(Stored items)

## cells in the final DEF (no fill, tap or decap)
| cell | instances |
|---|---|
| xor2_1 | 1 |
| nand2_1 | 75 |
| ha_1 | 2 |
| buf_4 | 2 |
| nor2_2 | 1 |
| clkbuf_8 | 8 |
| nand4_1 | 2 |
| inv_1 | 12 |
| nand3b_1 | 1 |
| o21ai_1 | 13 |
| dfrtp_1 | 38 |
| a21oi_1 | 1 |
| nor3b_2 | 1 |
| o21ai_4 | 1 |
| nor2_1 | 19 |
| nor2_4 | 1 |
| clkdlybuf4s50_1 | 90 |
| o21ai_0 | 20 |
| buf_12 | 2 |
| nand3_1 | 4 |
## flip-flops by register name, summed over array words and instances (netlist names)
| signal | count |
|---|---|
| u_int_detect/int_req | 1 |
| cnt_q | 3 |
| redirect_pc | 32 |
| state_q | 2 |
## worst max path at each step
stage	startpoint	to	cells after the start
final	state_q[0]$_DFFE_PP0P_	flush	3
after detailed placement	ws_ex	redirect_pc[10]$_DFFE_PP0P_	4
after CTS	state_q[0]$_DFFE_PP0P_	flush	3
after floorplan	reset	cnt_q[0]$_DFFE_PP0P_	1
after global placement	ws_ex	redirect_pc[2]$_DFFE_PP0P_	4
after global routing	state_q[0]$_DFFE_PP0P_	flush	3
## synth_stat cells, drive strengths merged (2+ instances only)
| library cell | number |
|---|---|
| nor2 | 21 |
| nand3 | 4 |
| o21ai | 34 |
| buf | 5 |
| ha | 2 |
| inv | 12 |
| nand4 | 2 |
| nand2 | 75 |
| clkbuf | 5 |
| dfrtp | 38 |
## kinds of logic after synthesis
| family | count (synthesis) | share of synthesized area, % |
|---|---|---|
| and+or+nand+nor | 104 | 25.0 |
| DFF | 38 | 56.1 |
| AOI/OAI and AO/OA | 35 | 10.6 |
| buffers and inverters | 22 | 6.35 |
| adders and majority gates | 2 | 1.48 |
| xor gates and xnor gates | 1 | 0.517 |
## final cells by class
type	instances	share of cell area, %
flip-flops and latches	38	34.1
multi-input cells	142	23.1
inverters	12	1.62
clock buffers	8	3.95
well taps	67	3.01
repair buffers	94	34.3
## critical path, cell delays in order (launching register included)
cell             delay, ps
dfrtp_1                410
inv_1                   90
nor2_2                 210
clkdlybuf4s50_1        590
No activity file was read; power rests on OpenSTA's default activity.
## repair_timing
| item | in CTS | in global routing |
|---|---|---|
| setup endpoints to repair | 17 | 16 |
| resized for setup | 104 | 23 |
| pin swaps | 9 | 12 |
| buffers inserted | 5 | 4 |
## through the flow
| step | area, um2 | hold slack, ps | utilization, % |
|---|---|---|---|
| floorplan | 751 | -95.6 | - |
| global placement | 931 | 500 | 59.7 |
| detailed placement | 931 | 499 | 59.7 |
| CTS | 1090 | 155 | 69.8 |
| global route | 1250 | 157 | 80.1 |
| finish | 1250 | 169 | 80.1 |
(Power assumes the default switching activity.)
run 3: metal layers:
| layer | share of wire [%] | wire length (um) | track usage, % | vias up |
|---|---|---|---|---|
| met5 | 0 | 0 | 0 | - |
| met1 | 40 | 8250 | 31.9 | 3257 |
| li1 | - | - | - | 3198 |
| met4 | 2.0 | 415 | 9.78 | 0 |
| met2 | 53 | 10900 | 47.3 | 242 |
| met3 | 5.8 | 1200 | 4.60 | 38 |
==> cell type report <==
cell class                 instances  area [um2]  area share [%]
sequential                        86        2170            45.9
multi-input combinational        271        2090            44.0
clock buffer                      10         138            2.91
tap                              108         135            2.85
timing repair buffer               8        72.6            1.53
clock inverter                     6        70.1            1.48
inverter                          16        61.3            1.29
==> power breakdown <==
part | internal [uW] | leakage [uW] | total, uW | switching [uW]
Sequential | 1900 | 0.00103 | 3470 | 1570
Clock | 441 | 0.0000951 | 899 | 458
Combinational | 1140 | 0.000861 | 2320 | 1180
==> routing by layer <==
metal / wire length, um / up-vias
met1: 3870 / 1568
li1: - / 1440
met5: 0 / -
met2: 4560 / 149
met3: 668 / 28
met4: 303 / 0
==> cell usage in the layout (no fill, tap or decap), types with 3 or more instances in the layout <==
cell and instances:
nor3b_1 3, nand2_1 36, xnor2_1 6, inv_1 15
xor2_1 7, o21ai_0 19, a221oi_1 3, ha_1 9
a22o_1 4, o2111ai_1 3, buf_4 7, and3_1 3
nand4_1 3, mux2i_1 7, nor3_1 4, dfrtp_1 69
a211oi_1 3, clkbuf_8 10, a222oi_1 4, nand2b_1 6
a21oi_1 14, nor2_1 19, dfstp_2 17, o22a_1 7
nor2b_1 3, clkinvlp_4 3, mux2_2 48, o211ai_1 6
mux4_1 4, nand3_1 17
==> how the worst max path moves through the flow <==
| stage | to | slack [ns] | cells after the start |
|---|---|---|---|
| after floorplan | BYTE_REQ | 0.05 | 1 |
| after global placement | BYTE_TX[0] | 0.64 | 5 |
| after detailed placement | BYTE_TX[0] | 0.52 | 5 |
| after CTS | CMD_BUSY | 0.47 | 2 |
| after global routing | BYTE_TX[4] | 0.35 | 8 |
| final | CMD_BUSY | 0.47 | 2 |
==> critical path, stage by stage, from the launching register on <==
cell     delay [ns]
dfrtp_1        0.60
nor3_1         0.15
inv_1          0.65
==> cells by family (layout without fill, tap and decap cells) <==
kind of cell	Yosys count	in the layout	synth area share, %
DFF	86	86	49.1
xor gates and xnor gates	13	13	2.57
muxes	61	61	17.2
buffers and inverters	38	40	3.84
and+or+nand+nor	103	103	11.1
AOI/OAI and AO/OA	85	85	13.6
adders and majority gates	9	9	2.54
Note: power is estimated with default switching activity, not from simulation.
==> src/rtl/tx_phy_pkg.sv <==
// Shared definitions for the PHY TX path.
// Holds the link FSM state encoding, the ordered-set words (COM/IDL/SKP),
// and a small helper that sizes counters with a floor on their width.
package tx_phy_pkg;

    typedef enum logic [1:0] {
        ST_IDLE   = 2'd0,
        ST_TRAIN  = 2'd1,
        ST_ACTIVE = 2'd2
    } tx_state_t;

    localparam logic [31:0] ZERO_WORD = 32'h0000_0000;
    localparam logic [31:0] COM_WORD  = 32'hBCBC_BCBC;
    localparam logic [31:0] IDL_WORD  = 32'h7C7C_7C7C;
    localparam logic [31:0] SKP_WORD  = 32'h1C1C_1C1C;

    // Bits needed to hold values 0..n, but never fewer than min_w.
    function automatic int cnt_w(input int n, input int min_w);
        int w;
        w = $clog2(n + 1);
        return (w > min_w) ? w : min_w;
    endfunction

endpackage

==> src/rtl/rr_arbiter_2.sv <==
// Two-way round-robin arbiter with a burst limit.
// The current owner keeps winning contention until it has taken MAX_BURST
// consecutive grants; then the other requester takes over. A lone requester
// is always granted. Nothing changes while en_i is low.
// Ports:
//   clk_i, rst_i : clock, asynchronous active-high reset
//   en_i         : arbitration allowed this cycle
//   req_i[1:0]   : requests from source 1 / source 0
//   gnt_o[1:0]   : one-hot (or zero) combinational grant
module rr_arbiter_2 #(
    parameter int MAX_BURST = 4
) (
    input  logic       clk_i,
    input  logic       rst_i,
    input  logic       en_i,
    input  logic [1:0] req_i,
    output logic [1:0] gnt_o
);

    localparam int            BW   = $clog2(MAX_BURST + 1);
    localparam logic [BW-1:0] BMAX = BW'(MAX_BURST);

    logic          owner_q, owner_d;
    logic [BW-1:0] burst_q, burst_d;
    logic          pick;

    always_comb begin
        gnt_o   = 2'b00;
        owner_d = owner_q;
        burst_d = burst_q;
        pick    = owner_q;
        if (en_i) begin
            if (&req_i) pick = (burst_q >= BMAX) ? ~owner_q : owner_q;
            else        pick = req_i[1];
            if (|req_i) begin
                gnt_o = pick ? 2'b10 : 2'b01;
                if (pick != owner_q) begin
                    owner_d = pick;
                    burst_d = BW'(1);
                end else if (burst_q < BMAX) begin
                    burst_d = burst_q + BW'(1);
                end
            end else begin
                // Owner let go with nobody waiting: its next grant starts a fresh run.
                burst_d = '0;
            end
        end
    end

    always_ff @(posedge clk_i or posedge rst_i) begin
        if (rst_i) begin
            owner_q <= 1'b0;
            burst_q <= '0;
        end else begin
            owner_q <= owner_d;
            burst_q <= burst_d;
        end
    end

endmodule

## Brief:
Respond with one number, namely the count of lines in the entries above that hold the word "final".

## Solution:
4